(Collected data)
◆ ◆ ◆ ◆ ◆
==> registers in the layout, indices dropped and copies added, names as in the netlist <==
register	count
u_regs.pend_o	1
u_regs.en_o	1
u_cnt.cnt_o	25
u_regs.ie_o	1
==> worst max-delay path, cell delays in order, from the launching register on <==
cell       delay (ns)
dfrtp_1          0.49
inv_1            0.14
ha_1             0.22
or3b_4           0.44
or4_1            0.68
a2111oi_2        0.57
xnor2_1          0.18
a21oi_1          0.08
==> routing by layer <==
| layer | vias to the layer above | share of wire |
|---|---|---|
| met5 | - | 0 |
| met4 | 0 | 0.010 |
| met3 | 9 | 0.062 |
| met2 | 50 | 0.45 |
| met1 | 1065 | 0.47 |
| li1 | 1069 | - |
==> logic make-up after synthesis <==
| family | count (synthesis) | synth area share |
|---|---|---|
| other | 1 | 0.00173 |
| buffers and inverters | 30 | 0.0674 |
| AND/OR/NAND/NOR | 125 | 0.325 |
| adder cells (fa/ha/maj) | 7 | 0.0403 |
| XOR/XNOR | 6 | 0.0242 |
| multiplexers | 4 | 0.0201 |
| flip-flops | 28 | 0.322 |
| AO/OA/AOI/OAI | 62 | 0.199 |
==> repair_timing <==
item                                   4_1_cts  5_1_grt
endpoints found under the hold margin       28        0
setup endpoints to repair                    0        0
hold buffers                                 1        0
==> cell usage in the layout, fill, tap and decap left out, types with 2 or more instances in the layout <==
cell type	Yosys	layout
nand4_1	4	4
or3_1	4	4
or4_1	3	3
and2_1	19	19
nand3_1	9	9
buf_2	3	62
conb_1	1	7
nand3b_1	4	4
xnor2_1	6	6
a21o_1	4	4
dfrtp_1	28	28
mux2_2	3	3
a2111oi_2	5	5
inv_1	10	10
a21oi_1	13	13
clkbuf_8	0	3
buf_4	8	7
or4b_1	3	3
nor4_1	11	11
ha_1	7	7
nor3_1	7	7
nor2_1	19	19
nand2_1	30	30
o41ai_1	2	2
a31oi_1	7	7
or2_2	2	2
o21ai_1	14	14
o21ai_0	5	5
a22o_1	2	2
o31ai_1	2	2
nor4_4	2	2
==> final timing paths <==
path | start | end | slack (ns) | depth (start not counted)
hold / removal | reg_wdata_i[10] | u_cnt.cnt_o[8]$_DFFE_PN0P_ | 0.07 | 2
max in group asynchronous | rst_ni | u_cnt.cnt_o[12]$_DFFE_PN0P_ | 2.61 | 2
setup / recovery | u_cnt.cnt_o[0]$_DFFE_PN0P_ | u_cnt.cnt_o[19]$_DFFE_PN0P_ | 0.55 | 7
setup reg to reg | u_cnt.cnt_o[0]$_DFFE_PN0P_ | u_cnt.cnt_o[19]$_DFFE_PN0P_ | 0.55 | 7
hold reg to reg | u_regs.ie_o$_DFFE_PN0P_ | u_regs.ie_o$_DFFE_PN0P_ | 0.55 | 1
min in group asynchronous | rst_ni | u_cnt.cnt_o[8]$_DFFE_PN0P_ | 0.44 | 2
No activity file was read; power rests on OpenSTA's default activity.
◆ ◆ ◆ ◆ ◆
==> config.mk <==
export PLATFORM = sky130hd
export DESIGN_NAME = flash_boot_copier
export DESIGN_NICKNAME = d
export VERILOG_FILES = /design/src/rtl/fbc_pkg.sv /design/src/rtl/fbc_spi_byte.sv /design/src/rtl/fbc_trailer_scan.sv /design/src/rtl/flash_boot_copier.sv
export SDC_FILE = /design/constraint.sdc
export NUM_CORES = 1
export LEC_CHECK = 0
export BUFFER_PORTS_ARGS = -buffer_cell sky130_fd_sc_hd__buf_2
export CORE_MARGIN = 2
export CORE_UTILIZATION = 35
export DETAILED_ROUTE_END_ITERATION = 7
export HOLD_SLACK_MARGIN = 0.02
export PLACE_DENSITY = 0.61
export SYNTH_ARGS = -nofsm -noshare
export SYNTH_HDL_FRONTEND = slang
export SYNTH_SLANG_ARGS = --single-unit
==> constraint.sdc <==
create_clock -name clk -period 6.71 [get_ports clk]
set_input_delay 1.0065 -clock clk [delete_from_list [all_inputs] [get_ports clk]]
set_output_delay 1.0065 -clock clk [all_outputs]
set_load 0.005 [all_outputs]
◆ ◆ ◆ ◆ ◆
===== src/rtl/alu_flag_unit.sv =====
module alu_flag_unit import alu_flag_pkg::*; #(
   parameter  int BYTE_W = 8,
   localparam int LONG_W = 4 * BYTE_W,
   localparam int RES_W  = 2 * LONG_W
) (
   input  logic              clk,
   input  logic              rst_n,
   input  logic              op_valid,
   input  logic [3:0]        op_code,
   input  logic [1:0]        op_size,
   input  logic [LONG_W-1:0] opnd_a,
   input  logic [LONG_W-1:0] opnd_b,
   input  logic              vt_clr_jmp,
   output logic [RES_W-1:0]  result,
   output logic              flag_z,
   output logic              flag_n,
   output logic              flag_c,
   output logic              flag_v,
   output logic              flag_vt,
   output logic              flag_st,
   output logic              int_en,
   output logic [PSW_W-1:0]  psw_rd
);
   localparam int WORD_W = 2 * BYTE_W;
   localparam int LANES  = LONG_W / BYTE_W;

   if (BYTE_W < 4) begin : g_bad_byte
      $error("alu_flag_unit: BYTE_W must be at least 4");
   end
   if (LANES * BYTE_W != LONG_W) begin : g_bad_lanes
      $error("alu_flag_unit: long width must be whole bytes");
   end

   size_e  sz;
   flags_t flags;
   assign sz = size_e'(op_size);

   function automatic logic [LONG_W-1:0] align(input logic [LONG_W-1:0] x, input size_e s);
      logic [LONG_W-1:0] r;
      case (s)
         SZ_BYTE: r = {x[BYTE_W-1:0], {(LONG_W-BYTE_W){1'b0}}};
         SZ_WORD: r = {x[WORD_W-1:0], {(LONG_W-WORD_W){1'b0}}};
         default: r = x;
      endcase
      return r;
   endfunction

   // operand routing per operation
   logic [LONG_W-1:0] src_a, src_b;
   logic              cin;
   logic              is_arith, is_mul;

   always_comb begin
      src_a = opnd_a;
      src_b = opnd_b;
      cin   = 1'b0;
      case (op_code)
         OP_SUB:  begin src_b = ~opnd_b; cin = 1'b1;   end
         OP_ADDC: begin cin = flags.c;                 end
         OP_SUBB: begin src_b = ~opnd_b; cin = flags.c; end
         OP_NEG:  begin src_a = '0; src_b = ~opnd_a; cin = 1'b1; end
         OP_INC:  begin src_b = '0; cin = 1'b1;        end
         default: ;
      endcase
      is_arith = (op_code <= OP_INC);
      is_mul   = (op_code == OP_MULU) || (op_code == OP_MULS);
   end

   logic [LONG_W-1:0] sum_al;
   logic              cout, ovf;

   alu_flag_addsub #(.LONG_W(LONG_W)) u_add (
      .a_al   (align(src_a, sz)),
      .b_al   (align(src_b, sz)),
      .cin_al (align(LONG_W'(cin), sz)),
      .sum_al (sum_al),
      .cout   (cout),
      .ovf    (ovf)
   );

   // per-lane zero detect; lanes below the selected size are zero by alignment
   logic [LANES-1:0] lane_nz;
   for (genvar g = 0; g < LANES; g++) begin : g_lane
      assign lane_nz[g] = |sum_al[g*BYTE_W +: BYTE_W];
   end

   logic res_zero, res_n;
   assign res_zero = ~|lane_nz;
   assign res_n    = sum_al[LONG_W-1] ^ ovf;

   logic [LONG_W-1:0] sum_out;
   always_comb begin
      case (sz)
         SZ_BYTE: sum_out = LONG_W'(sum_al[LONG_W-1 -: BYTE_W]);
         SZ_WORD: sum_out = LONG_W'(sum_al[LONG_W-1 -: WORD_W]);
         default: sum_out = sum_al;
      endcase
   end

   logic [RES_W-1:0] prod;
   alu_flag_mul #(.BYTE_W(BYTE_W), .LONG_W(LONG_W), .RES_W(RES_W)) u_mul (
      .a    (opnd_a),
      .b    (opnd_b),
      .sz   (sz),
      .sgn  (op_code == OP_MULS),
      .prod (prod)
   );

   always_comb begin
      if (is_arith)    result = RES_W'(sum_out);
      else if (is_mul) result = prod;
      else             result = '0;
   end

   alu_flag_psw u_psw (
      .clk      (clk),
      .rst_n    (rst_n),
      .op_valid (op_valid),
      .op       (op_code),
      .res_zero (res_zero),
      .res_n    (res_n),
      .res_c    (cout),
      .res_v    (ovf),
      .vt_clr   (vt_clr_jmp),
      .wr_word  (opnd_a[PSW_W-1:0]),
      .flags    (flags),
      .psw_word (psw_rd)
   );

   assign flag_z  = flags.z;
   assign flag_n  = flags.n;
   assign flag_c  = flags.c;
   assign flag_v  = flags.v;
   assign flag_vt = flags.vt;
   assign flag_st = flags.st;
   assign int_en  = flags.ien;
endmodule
◆ ◆ ◆ ◆ ◆
### Try it
Look through the data above and return each line where the string "endpoints" occurs.

### Exercise output
endpoints found under the hold margin       28        0
setup endpoints to repair                    0        0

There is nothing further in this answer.